Your objective ▸ Beginning with the line that contains "-- cell families", return every line down to the last one in the material below, exactly and with no others.

Source data ▸
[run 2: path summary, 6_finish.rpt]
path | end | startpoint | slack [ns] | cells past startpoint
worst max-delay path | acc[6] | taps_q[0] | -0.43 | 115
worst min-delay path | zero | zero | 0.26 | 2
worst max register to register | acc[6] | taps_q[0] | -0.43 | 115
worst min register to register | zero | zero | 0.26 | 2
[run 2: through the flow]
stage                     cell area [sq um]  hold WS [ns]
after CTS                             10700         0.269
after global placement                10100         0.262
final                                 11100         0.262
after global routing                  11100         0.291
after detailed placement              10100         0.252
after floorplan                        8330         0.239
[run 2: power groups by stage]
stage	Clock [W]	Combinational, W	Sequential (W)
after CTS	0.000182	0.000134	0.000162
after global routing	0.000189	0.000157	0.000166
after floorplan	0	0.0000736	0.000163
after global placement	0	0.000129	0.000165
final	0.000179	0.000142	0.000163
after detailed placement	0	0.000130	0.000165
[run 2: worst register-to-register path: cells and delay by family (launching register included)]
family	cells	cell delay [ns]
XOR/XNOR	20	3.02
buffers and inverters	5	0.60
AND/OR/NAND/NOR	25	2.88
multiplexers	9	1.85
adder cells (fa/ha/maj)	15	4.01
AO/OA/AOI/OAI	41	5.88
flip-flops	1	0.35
==> src/rtl/data_mem_ctrl.sv <==
// rtl/data_mem_ctrl.sv - word-addressed data memory with byte-enabled writes and fixed-latency reads
module data_mem_ctrl #(
  parameter int MEM_DEPTH  = 64,
  parameter int DATA_WIDTH = 32,
  parameter int RD_LATENCY = 2,
  localparam int ADDR_WIDTH = $clog2(MEM_DEPTH),
  localparam int BE_WIDTH   = DATA_WIDTH / 8
) (
  input  logic                  clk,
  input  logic                  reset,
  input  logic                  req_valid,
  output logic                  req_ready,
  input  logic                  we,
  input  logic [ADDR_WIDTH-1:0] addr,
  input  logic [DATA_WIDTH-1:0] wdata,
  input  logic [BE_WIDTH-1:0]   be,
  output logic                  valid_data,
  output logic [DATA_WIDTH-1:0] rdata,
  output logic [15:0]           rd_cnt,
  output logic [15:0]           wr_cnt
);

  typedef enum logic [1:0] {IDLE, WAIT, RESP} state_t;

  localparam logic [3:0] CNT_LOAD = (RD_LATENCY > 1) ? 4'(RD_LATENCY - 2) : 4'd0;

  state_t                  state_q;
  logic [3:0]              cnt_q;
  logic [ADDR_WIDTH-1:0]   addr_q;
  logic                    req_ready_q;
  logic                    valid_q;
  logic [DATA_WIDTH-1:0]   rdata_q;
  logic [15:0]             rd_cnt_q, rd_cnt_d;
  logic [15:0]             wr_cnt_q, wr_cnt_d;
  logic [DATA_WIDTH-1:0]   mem_q [MEM_DEPTH];

  logic acc, rd_acc, wr_acc;

  always_comb begin
    acc      = req_valid && req_ready_q;
    rd_acc   = acc && !we;
    wr_acc   = acc && we;
    rd_cnt_d = (rd_acc && rd_cnt_q != 16'hFFFF) ? rd_cnt_q + 16'd1 : rd_cnt_q;
    wr_cnt_d = (wr_acc && wr_cnt_q != 16'hFFFF) ? wr_cnt_q + 16'd1 : wr_cnt_q;
  end

  // Storage is deliberately outside the reset domain so contents survive reset.
  always_ff @(posedge clk) begin
    if (wr_acc) begin
      for (int i = 0; i < BE_WIDTH; i++) begin
        if (be[i]) mem_q[addr][8*i +: 8] <= wdata[8*i +: 8];
      end
    end
  end

  always_ff @(posedge clk or negedge reset) begin
    if (!reset) begin
      state_q     <= IDLE;
      cnt_q       <= 4'd0;
      addr_q      <= '0;
      req_ready_q <= 1'b0;
      valid_q     <= 1'b0;
      rdata_q     <= '0;
      rd_cnt_q    <= 16'd0;
      wr_cnt_q    <= 16'd0;
    end else begin
      valid_q     <= 1'b0;
      req_ready_q <= 1'b1;
      rd_cnt_q    <= rd_cnt_d;
      wr_cnt_q    <= wr_cnt_d;
      case (state_q)
        WAIT: begin
          if (cnt_q == 4'd0) begin
            state_q <= RESP;
            valid_q <= 1'b1;
            rdata_q <= mem_q[addr_q];
          end else begin
            cnt_q       <= cnt_q - 4'd1;
            req_ready_q <= 1'b0;
          end
        end
        default: begin
          if (rd_acc) begin
            addr_q <= addr;
            // Single-cycle latency samples the array on the accepting edge itself.
            if (RD_LATENCY == 1) begin
              state_q <= RESP;
              valid_q <= 1'b1;
              rdata_q <= mem_q[addr];
            end else begin
              state_q     <= WAIT;
              cnt_q       <= CNT_LOAD;
              req_ready_q <= 1'b0;
            end
          end else begin
            state_q <= IDLE;
          end
        end
      endcase
    end
  end

  assign req_ready  = req_ready_q;
  assign valid_data = valid_q;
  assign rdata      = rdata_q;
  assign rd_cnt     = rd_cnt_q;
  assign wr_cnt     = wr_cnt_q;

endmodule

==> config.mk <==
export PLATFORM = sky130hd
export DESIGN_NAME = data_mem_ctrl
export DESIGN_NICKNAME = d
export VERILOG_FILES = /design/src/rtl/data_mem_ctrl.sv
export SDC_FILE = /design/constraint.sdc
export NUM_CORES = 2
export LEC_CHECK = 0
export BUFFER_PORTS_ARGS = -buffer_cell sky130_fd_sc_hd__buf_2
export CAP_MARGIN = 20
export CORE_ASPECT_RATIO = 1.1
export CORE_UTILIZATION = 56
export DETAILED_ROUTE_END_ITERATION = 8
export GPL_TIMING_DRIVEN = 0
export PLACE_DENSITY_LB_ADDON = 0.25
export SYNTH_ARGS = -nofsm -noshare
export SYNTH_HDL_FRONTEND = slang
export SYNTH_SLANG_ARGS = --single-unit
export TNS_END_PERCENT = 20
==> constraint.sdc <==
create_clock -name clk -period 2.6 [get_ports clk]
set_clock_uncertainty 0.2 [all_clocks]
set_input_delay 0.39 -clock clk [delete_from_list [all_inputs] [get_ports clk]]
set_output_delay 0.39 -clock clk [all_outputs]
set_load 0.02 [all_outputs]
==> results_dict.tcl <==
set metrics [dict create \
    antenna_found_initial 9 \
    drive_above_1_share_pct 29.1 \
    critPathMaxStageDelay_ps 530 \
    yosys.area.top_type_share_pct 74.4 \
    worstHoldStart "be[0]" \
    met1_usage_pct 37.5 \
    synthFlopType "edfxtp_1" \
    path_class "reg -> reg" \
    synthArstFlopShare_pct 3.67 \
    min_period_ps 3050 \
    maxCapViolations 0 \
    r2r_end "rdata[23]$_DFFE_PN0P_" \
    final_common_cell "edfxtp_1" \
    slew_viol_final 0 \
    core_sq_um 146000 \
    placed_cell_area_sq_um 86000 \
    grt_max_degree 65 \
    holdPathEnd "mem_q[0][0]$_DFFE_PP_" \
    reg2reg_depth 10 \
    mostFrequentLayoutCells "2048 x edfxtp_1, 443 x mux2i_1, 319 x mux4_2" \
    cts_made_buffers 200 \
    drc_errors 0 \
    grtUsageTotal_pct 29.7 \
    crit_arrival_ps 3580 \
    crit_top_cell "buf_12" \
    ys_ff_latch 2126 \
    synth_cell_type_count 45 \
    slew_headroom_pct 0.868 \
    hold_violations 0 \
    grt_first_pass_wirelength_um 310000 \
    clk_pin_slew_ps 60 \
    htreeDepth 4 \
    place.gp.congestion 0.937 \
    crit_chain "buf_12, buf_12, buf_12, buf_12, buf_6, mux4_2, mux4_2, o22ai_2, a211oi_2, a221o_1" \
    fin_util_pct 66.5 \
    grt_use_met3_pct 5.73 \
    syn_avg_cell_area_sq_um 19.8 \
    reg2reg_slack_ps -450 \
    cts_tree "yes" \
    yosysSeqAreaShare_pct 76.7 \
    final_cell_area_sq_um 97200 \
    dp.cells 6251 \
    synthTopCellsByArea "edfxtp_1 74%, mux4_2 8.7%, mux2i_1 5.4%" \
    synth_top_area_cell "edfxtp_1" \
    clkLatencyLatePin_ps 850 \
    power_leakage_uw 0.0311 \
    die-area_sq_um 149000 \
    synth_edf_count 2048 \
    finalNonFillerCells 6694 \
    drt_first_iter_violations 5887 \
    powerDensity_nw_per_um2 1020 \
    cts_max_path_buffers 3 \
    fin_ws_ps -452 \
    fmax_ghz 0.328 \
    die_x_um 368 \
    area_growth_pct 17.5 \
    grt_pass1_vias 43400 \
    slowest_stage "mux4_2" \
    syn_nets 4233 \
    worstReg2RegStart "addr_q[0]$_DFFE_PN0P_" \
    required_ps 3130 \
    synth_area_sq_um 82700 \
    vdd_drop_max_mv 1.02 \
    ys_warn_count 0 \
    dieHeight_um 405 \
    final_nets 4652 \
    hold_depth 3 \
    met2_usage_pct 49.7 \
    netlist_instances 4183 \
    post_drt_wl_per_cell_um 33.1 \
    setup_tns_ps -12190 \
    io_buffers 105 \
    root_buffer "clkbuf_16" \
    end_kind "flop" \
    routed_wl_um 222000 \
    worstMarginPinSlew_ps 1490 \
    dp.final_hpwl_um 153000 \
    critPathMaxFanout 7 \
    status "finished, violations left" \
    rows 147 \
    vias 43600 \
    setup_viol 43 \
    start_kind "flop" \
    rsz0062_at_grt "true" \
    clock_sinks 2126 \
    io_pins 112 \
    period_share_pct 117 \
    violations "negative setup slack" \
    busiest_layer "met2" \
    detail_route.first_pass.iterations 8 \
    grt_overflow 0 \
    start_util_pct 56.5 \
    min_path_type "in -> reg" \
    vias_per_cell 6.51 \
    drtAntennaViolNets 0 \
]
-- worst max-delay path by stage --
| stage | endpoint | start | cells past startpoint | slack (ps) |
|---|---|---|---|---|
| 6_report | rdata[23]$_DFFE_PN0P_ | addr_q[0]$_DFFE_PN0P_ | 10 | -450 |
| 5_1_grt | rdata[23]$_DFFE_PN0P_ | addr_q[0]$_DFFE_PN0P_ | 10 | -450 |
| 4_1_cts | rdata[16]$_DFFE_PN0P_ | addr_q[0]$_DFFE_PN0P_ | 11 | -370 |
| 3_5_place_dp | rdata[8]$_DFFE_PN0P_ | addr_q[2]$_DFFE_PN0P_ | 9 | -1590 |
| 3_3_place_gp | rdata[15]$_DFFE_PN0P_ | addr_q[5]$_DFFE_PN0P_ | 7 | -1840 |
| 2_1_floorplan | rdata[1]$_DFFE_PN0P_ | addr_q[4]$_DFFE_PN0P_ | 8 | 30 |
-- metrics by stage --
step | setup slack (ps) | power, uW | hold WS (ps)
final | -452 | 99100 | 131
after global routing | -450 | 101000 | 115
after CTS | -367 | 97800 | 81.0
after detailed placement | -1590 | 66600 | 158
after global placement | -1840 | 66200 | 272
after floorplan | 27.6 | 55900 | -106
-- Yosys cell counts (6+ instances only) --
cell,instances
o211ai_1,33
clkbuf_1,119
nor2b_1,38
mux4_2,319
nor2_1,273
edfxtp_1,2048
a22oi_1,160
buf_6,8
a221o_1,32
nand2_1,93
buf_1,25
a31oi_1,34
a22o_1,32
nor3_1,7
xor2_1,10
a211oi_1,64
and3_1,8
o22ai_1,32
nor3b_1,6
o21ai_0,33
dfrtp_1,78
inv_1,6
mux2_1,31
a2111oi_0,33
buf_2,99
nand3_1,49
xnor2_1,19
mux2i_1,449
mux2_2,8
-- what timing repair did --
item / in CTS / in global routing
hold endpoints to repair: 497 / 547
pin swaps: 46 / 30
gates resized for setup: 956 / 112
endpoints found under the setup margin: 2082 / 722
hold buffers: 27 / 17
gates cloned: 5 / 1
buffers inserted: 9 / 12
-- flip-flops by register name, summed over array words and instances (netlist names) --
signal,flops
mem_q,2048
rdata,32
cnt_q,4
state_q,2
rd_cnt,16
addr_q,6
req_ready,1
wr_cnt,16
valid_data,1
-- worst max-delay path, delay by kind of cell (launching register included) --
family,cells,cell delay [ps]
compound gates,3,540
flops,1,390
buf+inv,5,700
mux,2,1060
-- power breakdown --
| part | total [uW] | internal, uW | switching (uW) | leakage (uW) |
|---|---|---|---|---|
| clock network | 27700 | 15300 | 12400 | 0.00299 |
| registers | 38600 | 38000 | 581 | 0.0194 |
| logic | 32900 | 13300 | 19500 | 0.00873 |
-- cell families after synthesis --
| family | synth area share (%) |
|---|---|
| AND/OR/NAND/NOR | 2.59 |
| adder cells (fa/ha/maj) | 0.0605 |
| flip-flops | 76.7 |
| multiplexers | 14.7 |
| XOR/XNOR | 0.307 |
| buffers and inverters | 1.47 |
| AO/OA/AOI/OAI | 4.17 |
-- routing by layer --
layer | wire length (um) | up-vias
met2 | 112000 | 2499
met5 | 38 | -
li1 | - | 18000
met3 | 19300 | 462
met1 | 79800 | 22600
met4 | 10700 | 6
-- area by class of cell --
type,count,area (sq um)
Sequential cell,2126,63500
Fill cell,9255,49000
Multi-Input combinational cell,1795,21000
Clock buffer,254,5280
Tap cell,1937,2420
Timing Repair Buffer,220,2130
Buffer,253,2070
Clock inverter,100,846
Inverter,6,22.5
Antenna cell,3,7.51
No activity file was read; power rests on OpenSTA's default activity.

Answer box ▸
-- cell families after synthesis --
| family | synth area share (%) |
|---|---|
| AND/OR/NAND/NOR | 2.59 |
| adder cells (fa/ha/maj) | 0.0605 |
| flip-flops | 76.7 |
| multiplexers | 14.7 |
| XOR/XNOR | 0.307 |
| buffers and inverters | 1.47 |
| AO/OA/AOI/OAI | 4.17 |
-- routing by layer --
layer | wire length (um) | up-vias
met2 | 112000 | 2499
met5 | 38 | -
li1 | - | 18000
met3 | 19300 | 462
met1 | 79800 | 22600
met4 | 10700 | 6
-- area by class of cell --
type,count,area (sq um)
Sequential cell,2126,63500
Fill cell,9255,49000
Multi-Input combinational cell,1795,21000
Clock buffer,254,5280
Tap cell,1937,2420
Timing Repair Buffer,220,2130
Buffer,253,2070
Clock inverter,100,846
Inverter,6,22.5
Antenna cell,3,7.51
No activity file was read; power rests on OpenSTA's default activity.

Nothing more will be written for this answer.